What you need to do ::
Copy exactly the lines of the material below, starting with the first and including the line that holds "parameter logic [XLEN-1:0]".

╔══

==> src/rtl/fetch_pc_ctrl.sv <==
// Next-PC sequencer for the fetch stage: issues one PC beat per cycle, applies
// redirects with an epoch bump and flush pulse, honours halt and traps bad targets.
module fetch_pc_ctrl
    import fetch_pc_ctrl_pkg::*;
#(
    parameter logic [XLEN-1:0] RESET_PC  = 32'h0000_0000,
    parameter int              EPOCH_W   = EPOCH_W_DEFAULT,
    parameter int              BOOT_WAIT = 2
) (
    input  logic               clk,
    input  logic               rst,
    output logic               valid_o,
    input  logic               ready_i,
    output logic [XLEN-1:0]    pc_o,
    output logic [EPOCH_W-1:0] epoch_o,
    input  logic               redirect_valid_i,
    input  logic [XLEN-1:0]    redirect_pc_i,
    output logic               flush_o,
    input  logic               halt_i,
    output logic               halted_o,
    output logic               fault_o,
    output logic [XLEN-1:0]    fault_pc_o
);

    localparam int                 CNT_W     = $clog2(BOOT_WAIT + 2);
    localparam logic [CNT_W-1:0]   BOOT_LAST = CNT_W'(BOOT_WAIT);
    localparam logic [CNT_W-1:0]   CNT_ONE   = CNT_W'(1);
    localparam logic [EPOCH_W-1:0] EPOCH_ONE = EPOCH_W'(1);
    localparam logic [XLEN-1:0]    PC_STEP   = XLEN'(INST_BYTES);

    fetch_state_e       state_r;
    logic [CNT_W-1:0]   boot_cnt_r;

    logic               xfer_s;
    logic               live_s;
    logic               aligned_s;
    logic               redir_ok_s;
    logic               redir_bad_s;
    logic [XLEN-1:0]    pc_inc_s;
    logic [EPOCH_W-1:0] epoch_inc_s;

    // Beat handshake, redirect classification and next-PC/epoch arithmetic.
    always_comb begin
        xfer_s      = valid_o & ready_i;
        live_s      = (state_r != FAULT);
        aligned_s   = pc_aligned(redirect_pc_i);
        redir_ok_s  = redirect_valid_i & aligned_s & live_s;
        redir_bad_s = redirect_valid_i & ~aligned_s & live_s;
        pc_inc_s    = pc_o + PC_STEP;
        epoch_inc_s = epoch_o + EPOCH_ONE;
    end

    // Controller FSM with all beat, flush, halt and fault outputs registered.
    always_ff @(posedge clk) begin
        if (rst) begin
            state_r    <= BOOT;
            boot_cnt_r <= {CNT_W{1'b0}};
            valid_o    <= 1'b0;
            pc_o       <= RESET_PC;
            epoch_o    <= {EPOCH_W{1'b0}};
            flush_o    <= 1'b0;
            halted_o   <= 1'b0;
            fault_o    <= 1'b0;
            fault_pc_o <= {XLEN{1'b0}};
        end else begin
            flush_o <= redir_ok_s | redir_bad_s;
            if (redir_bad_s) begin
                // A misaligned target is fatal; epoch and PC are left as they were.
                state_r    <= FAULT;
                valid_o    <= 1'b0;
                halted_o   <= 1'b1;
                fault_o    <= 1'b1;
                fault_pc_o <= redirect_pc_i;
            end else begin
                case (state_r)
                    BOOT: begin
                        if (redir_ok_s) begin
                            pc_o    <= redirect_pc_i;
                            epoch_o <= epoch_inc_s;
                        end
                        if (boot_cnt_r == BOOT_LAST) begin
                            state_r <= RUN;
                            valid_o <= 1'b1;
                        end else begin
                            boot_cnt_r <= boot_cnt_r + CNT_ONE;
                        end
                        halted_o <= 1'b0;
                    end
                    RUN: begin
                        if (redir_ok_s) begin
                            // Redirect wins over halt: the new-PC beat is issued regardless.
                            pc_o    <= redirect_pc_i;
                            epoch_o <= epoch_inc_s;
                            valid_o <= 1'b1;
                        end else if (xfer_s) begin
                            pc_o <= pc_inc_s;
                            if (halt_i) begin
                                state_r  <= HALT;
                                valid_o  <= 1'b0;
                                halted_o <= 1'b1;
                            end else begin
                                valid_o <= 1'b1;
                            end
                        end else if (!valid_o && halt_i) begin
                            state_r  <= HALT;
                            halted_o <= 1'b1;
                        end else begin
                            valid_o <= 1'b1;
                        end
                    end
                    HALT: begin
                        if (redir_ok_s) begin
                            pc_o    <= redirect_pc_i;
                            epoch_o <= epoch_inc_s;
                        end
                        if (!halt_i) begin
                            state_r  <= RUN;
                            valid_o  <= 1'b1;
                            halted_o <= 1'b0;
                        end else begin
                            valid_o  <= 1'b0;
                            halted_o <= 1'b1;
                        end
                    end
                    FAULT: begin
                        valid_o  <= 1'b0;
                        halted_o <= 1'b1;
                    end
                    default: begin
                        state_r  <= FAULT;
                        valid_o  <= 1'b0;
                        halted_o <= 1'b1;
                        fault_o  <= 1'b1;
                    end
                endcase
            end
        end
    end

endmodule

╚══

Written reply ::
==> src/rtl/fetch_pc_ctrl.sv <==
// Next-PC sequencer for the fetch stage: issues one PC beat per cycle, applies
// redirects with an epoch bump and flush pulse, honours halt and traps bad targets.
module fetch_pc_ctrl
    import fetch_pc_ctrl_pkg::*;
#(
    parameter logic [XLEN-1:0] RESET_PC  = 32'h0000_0000,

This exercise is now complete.